LASY-org/lasy

Decomposition of experimentally measured transverse intensity profiles into set of high-order gaussians

Opened this issue · 2 comments

One nice way to incorporate experimentally measured transverse intensity profiles (such as focal spot images, near field profiles or anything in between) would be to decompose it into a set of Hermite-Gaussian modes. These higher-order gaussian modes are a natural choice for data taken with a camera.

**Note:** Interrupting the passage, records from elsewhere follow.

==> config.mk <==
export PLATFORM = sky130hd
export DESIGN_NAME = axi_lite_master
export DESIGN_NICKNAME = d
export VERILOG_FILES = /design/src/rtl/axi_lite_pkg.sv /design/src/rtl/axi_lite_master.sv
export SDC_FILE = /design/constraint.sdc
export NUM_CORES = 1
export LEC_CHECK = 0
export ABC_AREA = 1
export ABC_CLOCK_PERIOD_IN_PS = 1300
export CAP_MARGIN = 20
export CORE_ASPECT_RATIO = 1.5
export CORE_MARGIN = 4
export CORE_UTILIZATION = 32
export CTS_BUF_LIST = sky130_fd_sc_hd__clkbuf_4
export DETAILED_ROUTE_END_ITERATION = 8
export PLACE_DENSITY = 0.86
export SLEW_MARGIN = 20
export SYNTH_ARGS = -nofsm -noshare
export SYNTH_HDL_FRONTEND = slang
export SYNTH_SLANG_ARGS = --single-unit
==> constraint.sdc <==
create_clock -name M_AXI_ACLK -period 1.3 [get_ports M_AXI_ACLK]
set_clock_uncertainty 0.1 [all_clocks]
set_input_delay 0.195 -clock M_AXI_ACLK [delete_from_list [all_inputs] [get_ports M_AXI_ACLK]]
set_output_delay 0.195 -clock M_AXI_ACLK [all_outputs]
set_load 0.02 [all_outputs]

The process envisaged to get the data in would be:

  • take an experimental image provided by the user
  • Perform some background subtraction (or leave that up to the user)
  • Perform a hermite gauss decomposition to get a set of mode coefficients
  • Save either an xyz grid of data or perhaps just keep the coefficients? Alternatively, the Hermite Gauss coefficients could be converted to Laguerre-Gauss coefficients for implementing in and R,theta,Z grid.

If the data is stored as a series of coefficients, then you have effectively an analytic representation of the experimental pulse. This could be useful for speeding up propagation.

This style of method has already been implemented by LPGP, CNRS to get real pulses into FBPIC (https://journals.aps.org/prab/pdf/10.1103/PhysRevAccelBeams.25.101301) and worked quite well.

Something along these lines would be a powerful addition to LASY.

Great! Sounds good to me. And yes, we could probably have the option to just store the coefficient for a fast propagator. If the user needs to specify spatio-temporal couplings before propagating, I am not sure the profiles would still be fully analytic so we might need the general propagator, but that is no problem, it will be around anyway.

Probably after (or coordinated with) #58.